Start at the line in the entries below that contains "AOI/OAI and AO/OA | 69 | 69", stop at the line that contains "(Power assumes the", and output exactly the lines in that span, both ends included.

Records shown:
↓↓↓

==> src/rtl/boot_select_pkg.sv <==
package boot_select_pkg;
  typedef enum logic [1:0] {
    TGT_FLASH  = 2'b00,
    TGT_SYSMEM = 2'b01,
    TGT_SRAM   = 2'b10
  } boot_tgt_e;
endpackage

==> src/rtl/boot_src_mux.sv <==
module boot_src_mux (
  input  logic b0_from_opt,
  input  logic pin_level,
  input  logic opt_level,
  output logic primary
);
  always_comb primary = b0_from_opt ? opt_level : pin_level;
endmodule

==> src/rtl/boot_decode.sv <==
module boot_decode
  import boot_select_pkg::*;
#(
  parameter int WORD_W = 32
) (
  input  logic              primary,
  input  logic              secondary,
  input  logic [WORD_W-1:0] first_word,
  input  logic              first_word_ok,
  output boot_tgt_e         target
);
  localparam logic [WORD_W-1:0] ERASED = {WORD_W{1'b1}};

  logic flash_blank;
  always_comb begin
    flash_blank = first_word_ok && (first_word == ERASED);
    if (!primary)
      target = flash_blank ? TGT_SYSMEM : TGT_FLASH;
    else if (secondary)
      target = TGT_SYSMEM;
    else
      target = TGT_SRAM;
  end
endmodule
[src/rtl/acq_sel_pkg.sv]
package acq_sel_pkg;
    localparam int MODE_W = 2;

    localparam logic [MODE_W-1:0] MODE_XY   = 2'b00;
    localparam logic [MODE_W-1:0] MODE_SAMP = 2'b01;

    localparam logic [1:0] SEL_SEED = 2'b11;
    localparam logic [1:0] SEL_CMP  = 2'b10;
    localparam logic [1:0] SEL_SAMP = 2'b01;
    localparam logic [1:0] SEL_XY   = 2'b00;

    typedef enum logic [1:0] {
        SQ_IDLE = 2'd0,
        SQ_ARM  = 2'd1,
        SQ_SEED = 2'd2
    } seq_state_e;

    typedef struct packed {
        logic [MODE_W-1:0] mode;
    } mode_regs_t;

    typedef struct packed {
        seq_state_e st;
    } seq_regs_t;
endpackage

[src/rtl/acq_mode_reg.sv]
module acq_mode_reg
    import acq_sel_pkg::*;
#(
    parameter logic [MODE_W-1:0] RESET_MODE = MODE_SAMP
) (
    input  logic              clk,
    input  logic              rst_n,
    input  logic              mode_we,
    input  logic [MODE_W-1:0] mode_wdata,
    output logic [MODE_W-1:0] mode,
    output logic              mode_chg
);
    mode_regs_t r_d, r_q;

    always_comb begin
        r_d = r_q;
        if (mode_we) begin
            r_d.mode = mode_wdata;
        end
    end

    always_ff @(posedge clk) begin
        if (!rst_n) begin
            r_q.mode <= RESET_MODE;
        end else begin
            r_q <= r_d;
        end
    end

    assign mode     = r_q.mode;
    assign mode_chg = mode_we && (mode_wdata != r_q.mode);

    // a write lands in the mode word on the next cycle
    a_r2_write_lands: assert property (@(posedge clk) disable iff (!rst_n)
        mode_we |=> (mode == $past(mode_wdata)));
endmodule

↑↑↑
↓↓↓

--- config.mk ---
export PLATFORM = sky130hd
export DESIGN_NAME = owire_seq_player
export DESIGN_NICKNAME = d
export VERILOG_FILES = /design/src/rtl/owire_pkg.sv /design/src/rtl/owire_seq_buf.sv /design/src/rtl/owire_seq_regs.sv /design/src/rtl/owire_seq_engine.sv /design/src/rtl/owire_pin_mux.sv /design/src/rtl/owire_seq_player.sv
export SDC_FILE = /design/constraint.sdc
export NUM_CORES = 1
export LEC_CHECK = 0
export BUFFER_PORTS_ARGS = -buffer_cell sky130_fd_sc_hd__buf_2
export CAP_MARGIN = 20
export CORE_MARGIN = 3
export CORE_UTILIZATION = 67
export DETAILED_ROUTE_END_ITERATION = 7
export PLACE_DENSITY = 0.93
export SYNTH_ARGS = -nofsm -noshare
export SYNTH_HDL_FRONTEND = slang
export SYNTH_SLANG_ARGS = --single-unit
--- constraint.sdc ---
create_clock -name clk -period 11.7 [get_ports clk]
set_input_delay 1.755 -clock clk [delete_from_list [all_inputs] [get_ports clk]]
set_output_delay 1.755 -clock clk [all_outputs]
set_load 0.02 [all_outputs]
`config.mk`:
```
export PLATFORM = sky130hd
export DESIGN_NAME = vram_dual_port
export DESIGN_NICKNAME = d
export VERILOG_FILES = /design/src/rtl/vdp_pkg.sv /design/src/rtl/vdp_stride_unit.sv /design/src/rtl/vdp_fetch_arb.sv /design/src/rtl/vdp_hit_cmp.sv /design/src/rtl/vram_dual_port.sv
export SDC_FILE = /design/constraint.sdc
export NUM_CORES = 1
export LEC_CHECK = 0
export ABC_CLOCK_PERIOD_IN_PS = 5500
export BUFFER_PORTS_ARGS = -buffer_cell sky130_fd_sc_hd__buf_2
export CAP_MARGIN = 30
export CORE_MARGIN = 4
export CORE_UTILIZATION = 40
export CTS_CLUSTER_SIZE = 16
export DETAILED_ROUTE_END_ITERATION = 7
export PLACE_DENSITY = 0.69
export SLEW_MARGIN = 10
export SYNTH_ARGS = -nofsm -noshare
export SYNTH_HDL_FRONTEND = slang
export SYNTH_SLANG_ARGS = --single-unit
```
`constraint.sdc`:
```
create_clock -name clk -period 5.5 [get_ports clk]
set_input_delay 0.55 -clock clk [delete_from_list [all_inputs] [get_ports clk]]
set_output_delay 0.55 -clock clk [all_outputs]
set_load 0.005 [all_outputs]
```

↑↑↑
↓↓↓

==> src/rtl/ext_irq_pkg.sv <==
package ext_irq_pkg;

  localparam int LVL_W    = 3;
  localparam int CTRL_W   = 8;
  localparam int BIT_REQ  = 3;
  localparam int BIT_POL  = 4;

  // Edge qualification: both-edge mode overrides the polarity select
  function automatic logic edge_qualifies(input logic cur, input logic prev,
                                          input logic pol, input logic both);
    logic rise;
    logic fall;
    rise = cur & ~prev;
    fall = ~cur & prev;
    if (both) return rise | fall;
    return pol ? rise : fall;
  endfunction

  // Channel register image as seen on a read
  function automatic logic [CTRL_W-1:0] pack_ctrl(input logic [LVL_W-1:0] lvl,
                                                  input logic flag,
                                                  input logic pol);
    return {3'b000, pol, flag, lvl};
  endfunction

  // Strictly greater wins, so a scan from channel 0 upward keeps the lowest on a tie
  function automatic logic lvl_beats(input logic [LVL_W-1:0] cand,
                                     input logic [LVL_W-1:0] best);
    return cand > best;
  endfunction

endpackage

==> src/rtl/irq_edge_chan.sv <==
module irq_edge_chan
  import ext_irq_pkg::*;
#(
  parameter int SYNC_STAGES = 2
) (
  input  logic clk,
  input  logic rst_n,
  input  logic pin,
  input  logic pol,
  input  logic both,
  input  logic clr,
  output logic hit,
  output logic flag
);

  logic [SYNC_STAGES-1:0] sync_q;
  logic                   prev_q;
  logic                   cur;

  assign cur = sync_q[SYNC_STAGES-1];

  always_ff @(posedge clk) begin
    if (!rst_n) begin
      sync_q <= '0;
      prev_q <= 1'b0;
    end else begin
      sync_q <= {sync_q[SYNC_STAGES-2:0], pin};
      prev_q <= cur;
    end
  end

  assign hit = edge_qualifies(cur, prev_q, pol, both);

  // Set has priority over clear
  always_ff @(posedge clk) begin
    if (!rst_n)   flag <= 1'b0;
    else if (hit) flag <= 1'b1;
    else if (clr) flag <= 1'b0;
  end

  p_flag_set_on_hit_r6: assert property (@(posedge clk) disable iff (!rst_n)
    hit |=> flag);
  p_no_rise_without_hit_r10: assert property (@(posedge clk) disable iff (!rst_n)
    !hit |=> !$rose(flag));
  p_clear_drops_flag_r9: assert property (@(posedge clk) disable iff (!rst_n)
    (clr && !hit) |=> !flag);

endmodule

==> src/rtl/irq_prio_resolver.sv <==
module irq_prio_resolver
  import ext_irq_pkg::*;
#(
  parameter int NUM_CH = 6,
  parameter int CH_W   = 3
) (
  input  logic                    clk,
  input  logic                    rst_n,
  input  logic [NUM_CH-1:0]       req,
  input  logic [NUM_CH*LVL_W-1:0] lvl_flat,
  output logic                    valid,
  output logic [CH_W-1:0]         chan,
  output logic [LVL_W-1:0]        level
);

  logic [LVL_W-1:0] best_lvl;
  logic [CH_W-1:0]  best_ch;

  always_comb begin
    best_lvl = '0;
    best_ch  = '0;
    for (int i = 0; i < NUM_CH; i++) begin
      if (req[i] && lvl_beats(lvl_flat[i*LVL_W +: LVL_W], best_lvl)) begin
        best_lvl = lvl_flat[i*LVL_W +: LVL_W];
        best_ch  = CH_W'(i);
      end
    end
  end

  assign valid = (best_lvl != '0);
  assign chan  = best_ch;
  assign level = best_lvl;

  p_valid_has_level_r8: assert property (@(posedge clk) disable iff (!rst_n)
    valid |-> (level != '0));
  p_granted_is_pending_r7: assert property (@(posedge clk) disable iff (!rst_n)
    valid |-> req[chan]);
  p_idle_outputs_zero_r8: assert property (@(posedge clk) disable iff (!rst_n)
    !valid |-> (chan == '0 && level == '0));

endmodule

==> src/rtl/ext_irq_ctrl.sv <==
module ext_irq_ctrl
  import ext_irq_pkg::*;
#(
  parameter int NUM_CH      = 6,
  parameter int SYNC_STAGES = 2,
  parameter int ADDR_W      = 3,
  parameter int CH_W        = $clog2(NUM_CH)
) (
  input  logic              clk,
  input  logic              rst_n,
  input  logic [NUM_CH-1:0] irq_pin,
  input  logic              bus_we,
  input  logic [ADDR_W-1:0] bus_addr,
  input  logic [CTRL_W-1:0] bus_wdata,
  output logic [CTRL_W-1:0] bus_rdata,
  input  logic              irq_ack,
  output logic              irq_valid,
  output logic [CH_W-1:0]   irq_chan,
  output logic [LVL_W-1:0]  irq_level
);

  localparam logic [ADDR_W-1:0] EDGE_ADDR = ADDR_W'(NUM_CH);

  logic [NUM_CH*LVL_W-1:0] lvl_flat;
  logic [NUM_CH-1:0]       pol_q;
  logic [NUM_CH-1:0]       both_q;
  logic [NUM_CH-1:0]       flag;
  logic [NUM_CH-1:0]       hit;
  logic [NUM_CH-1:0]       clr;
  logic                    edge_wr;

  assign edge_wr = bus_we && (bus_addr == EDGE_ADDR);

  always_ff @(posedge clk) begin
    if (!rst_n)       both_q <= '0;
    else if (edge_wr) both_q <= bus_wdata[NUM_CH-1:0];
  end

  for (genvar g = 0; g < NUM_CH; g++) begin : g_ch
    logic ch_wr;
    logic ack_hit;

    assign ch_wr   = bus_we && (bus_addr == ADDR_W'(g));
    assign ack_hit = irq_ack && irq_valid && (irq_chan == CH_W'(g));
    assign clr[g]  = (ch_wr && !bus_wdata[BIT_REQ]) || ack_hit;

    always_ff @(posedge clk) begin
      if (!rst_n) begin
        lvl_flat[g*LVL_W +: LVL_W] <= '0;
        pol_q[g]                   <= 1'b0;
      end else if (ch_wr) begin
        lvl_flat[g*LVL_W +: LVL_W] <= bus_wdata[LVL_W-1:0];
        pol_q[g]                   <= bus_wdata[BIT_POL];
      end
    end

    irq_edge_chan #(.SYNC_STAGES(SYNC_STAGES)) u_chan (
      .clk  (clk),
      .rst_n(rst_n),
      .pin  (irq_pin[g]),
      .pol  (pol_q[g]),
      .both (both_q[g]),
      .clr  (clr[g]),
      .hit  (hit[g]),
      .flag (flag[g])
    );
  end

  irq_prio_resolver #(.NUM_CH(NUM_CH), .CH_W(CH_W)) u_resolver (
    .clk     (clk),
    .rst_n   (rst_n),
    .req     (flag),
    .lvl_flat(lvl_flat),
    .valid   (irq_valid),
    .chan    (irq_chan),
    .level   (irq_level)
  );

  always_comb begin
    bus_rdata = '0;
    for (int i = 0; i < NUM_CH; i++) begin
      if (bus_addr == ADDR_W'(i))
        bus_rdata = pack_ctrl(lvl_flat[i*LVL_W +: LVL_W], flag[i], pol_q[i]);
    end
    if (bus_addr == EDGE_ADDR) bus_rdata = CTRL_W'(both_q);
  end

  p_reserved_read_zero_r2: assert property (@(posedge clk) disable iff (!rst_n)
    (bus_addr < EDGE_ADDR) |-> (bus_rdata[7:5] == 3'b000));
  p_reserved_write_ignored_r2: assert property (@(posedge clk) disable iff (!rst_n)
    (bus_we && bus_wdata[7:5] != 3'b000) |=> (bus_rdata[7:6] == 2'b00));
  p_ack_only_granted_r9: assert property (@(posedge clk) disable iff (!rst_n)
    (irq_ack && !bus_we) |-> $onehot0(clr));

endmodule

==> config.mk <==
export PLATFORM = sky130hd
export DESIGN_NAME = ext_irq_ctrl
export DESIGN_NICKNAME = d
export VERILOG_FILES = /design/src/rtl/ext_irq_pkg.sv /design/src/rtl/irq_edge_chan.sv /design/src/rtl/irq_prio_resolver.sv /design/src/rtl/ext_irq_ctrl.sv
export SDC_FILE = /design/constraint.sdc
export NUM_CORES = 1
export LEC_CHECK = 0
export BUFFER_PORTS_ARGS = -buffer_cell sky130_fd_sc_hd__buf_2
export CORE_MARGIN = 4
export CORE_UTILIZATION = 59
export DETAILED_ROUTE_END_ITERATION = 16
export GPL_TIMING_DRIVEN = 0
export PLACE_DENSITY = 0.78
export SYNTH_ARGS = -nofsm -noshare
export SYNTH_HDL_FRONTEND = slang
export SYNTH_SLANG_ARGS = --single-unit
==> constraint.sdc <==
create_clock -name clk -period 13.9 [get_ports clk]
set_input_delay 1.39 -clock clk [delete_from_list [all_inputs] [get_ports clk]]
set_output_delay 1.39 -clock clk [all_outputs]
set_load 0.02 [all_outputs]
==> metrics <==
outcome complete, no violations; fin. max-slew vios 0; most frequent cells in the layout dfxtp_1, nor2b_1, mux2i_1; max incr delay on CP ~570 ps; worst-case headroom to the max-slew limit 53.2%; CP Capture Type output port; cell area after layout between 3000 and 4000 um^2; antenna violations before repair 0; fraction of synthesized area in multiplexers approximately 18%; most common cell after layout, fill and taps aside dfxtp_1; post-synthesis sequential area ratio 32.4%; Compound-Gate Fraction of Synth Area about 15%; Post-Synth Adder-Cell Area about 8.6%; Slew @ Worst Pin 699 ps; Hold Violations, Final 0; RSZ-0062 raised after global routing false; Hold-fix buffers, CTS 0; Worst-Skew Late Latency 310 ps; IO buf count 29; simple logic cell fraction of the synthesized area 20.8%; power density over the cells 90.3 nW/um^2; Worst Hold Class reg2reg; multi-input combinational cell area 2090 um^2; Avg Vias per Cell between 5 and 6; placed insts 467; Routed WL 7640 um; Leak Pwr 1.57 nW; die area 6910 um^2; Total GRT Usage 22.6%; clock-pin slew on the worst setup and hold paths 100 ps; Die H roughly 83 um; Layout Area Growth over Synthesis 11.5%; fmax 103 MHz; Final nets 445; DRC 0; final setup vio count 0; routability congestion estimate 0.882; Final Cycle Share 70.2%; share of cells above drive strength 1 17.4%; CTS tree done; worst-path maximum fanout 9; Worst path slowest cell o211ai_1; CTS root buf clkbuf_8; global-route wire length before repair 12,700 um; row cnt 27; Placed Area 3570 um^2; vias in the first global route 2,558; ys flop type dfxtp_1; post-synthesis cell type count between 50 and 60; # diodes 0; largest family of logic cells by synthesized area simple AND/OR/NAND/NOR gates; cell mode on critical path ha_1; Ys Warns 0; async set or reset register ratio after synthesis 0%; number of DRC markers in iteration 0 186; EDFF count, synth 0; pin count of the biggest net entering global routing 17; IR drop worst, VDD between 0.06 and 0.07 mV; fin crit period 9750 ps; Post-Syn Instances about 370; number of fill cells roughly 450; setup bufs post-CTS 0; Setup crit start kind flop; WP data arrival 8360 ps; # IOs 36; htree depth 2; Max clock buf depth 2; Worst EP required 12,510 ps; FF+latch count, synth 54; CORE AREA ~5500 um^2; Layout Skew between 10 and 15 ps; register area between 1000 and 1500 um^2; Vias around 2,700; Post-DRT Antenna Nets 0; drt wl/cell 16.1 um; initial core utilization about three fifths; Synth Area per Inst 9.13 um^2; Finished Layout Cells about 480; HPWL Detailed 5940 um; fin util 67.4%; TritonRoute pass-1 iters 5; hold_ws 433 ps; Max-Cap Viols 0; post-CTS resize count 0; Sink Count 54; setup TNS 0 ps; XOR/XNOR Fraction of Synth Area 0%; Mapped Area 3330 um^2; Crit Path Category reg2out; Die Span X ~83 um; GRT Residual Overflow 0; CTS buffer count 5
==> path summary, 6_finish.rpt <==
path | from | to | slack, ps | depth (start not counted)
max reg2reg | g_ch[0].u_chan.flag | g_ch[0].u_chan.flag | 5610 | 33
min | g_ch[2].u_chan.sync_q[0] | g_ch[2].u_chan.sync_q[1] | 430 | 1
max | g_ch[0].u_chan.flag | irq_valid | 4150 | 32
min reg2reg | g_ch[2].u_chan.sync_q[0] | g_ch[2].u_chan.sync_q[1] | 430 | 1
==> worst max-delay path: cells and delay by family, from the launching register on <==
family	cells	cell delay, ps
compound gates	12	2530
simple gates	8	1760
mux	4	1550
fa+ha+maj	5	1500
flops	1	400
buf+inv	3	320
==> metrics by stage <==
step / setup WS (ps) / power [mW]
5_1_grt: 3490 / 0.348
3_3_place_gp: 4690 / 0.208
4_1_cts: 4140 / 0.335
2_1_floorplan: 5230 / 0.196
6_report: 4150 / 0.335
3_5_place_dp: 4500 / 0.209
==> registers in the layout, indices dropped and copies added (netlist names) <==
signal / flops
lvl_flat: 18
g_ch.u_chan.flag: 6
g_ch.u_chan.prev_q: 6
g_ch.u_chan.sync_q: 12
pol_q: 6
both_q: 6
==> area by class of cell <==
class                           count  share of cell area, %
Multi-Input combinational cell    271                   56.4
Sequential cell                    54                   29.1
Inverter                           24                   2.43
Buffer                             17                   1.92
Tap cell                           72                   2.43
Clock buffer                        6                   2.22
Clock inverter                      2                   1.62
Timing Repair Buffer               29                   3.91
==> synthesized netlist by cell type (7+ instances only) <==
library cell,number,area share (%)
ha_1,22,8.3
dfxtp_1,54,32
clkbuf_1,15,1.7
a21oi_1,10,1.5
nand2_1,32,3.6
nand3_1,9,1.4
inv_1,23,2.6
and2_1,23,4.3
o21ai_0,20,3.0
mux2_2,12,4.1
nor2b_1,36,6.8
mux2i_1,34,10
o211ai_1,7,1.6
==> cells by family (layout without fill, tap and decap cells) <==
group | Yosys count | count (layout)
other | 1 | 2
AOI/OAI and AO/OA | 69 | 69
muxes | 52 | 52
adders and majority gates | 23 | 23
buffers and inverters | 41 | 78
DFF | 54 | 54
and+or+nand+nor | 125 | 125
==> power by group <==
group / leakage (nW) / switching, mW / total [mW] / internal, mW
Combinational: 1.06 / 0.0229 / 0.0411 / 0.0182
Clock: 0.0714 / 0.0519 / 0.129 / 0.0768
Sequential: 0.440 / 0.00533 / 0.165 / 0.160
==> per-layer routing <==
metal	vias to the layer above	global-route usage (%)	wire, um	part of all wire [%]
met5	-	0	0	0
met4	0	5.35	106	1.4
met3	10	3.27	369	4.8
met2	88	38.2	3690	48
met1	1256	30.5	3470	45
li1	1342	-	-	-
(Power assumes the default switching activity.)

↑↑↑

Your response:
AOI/OAI and AO/OA | 69 | 69
muxes | 52 | 52
adders and majority gates | 23 | 23
buffers and inverters | 41 | 78
DFF | 54 | 54
and+or+nand+nor | 125 | 125
==> power by group <==
group / leakage (nW) / switching, mW / total [mW] / internal, mW
Combinational: 1.06 / 0.0229 / 0.0411 / 0.0182
Clock: 0.0714 / 0.0519 / 0.129 / 0.0768
Sequential: 0.440 / 0.00533 / 0.165 / 0.160
==> per-layer routing <==
metal	vias to the layer above	global-route usage (%)	wire, um	part of all wire [%]
met5	-	0	0	0
met4	0	5.35	106	1.4
met3	10	3.27	369	4.8
met2	88	38.2	3690	48
met1	1256	30.5	3470	45
li1	1342	-	-	-
(Power assumes the default switching activity.)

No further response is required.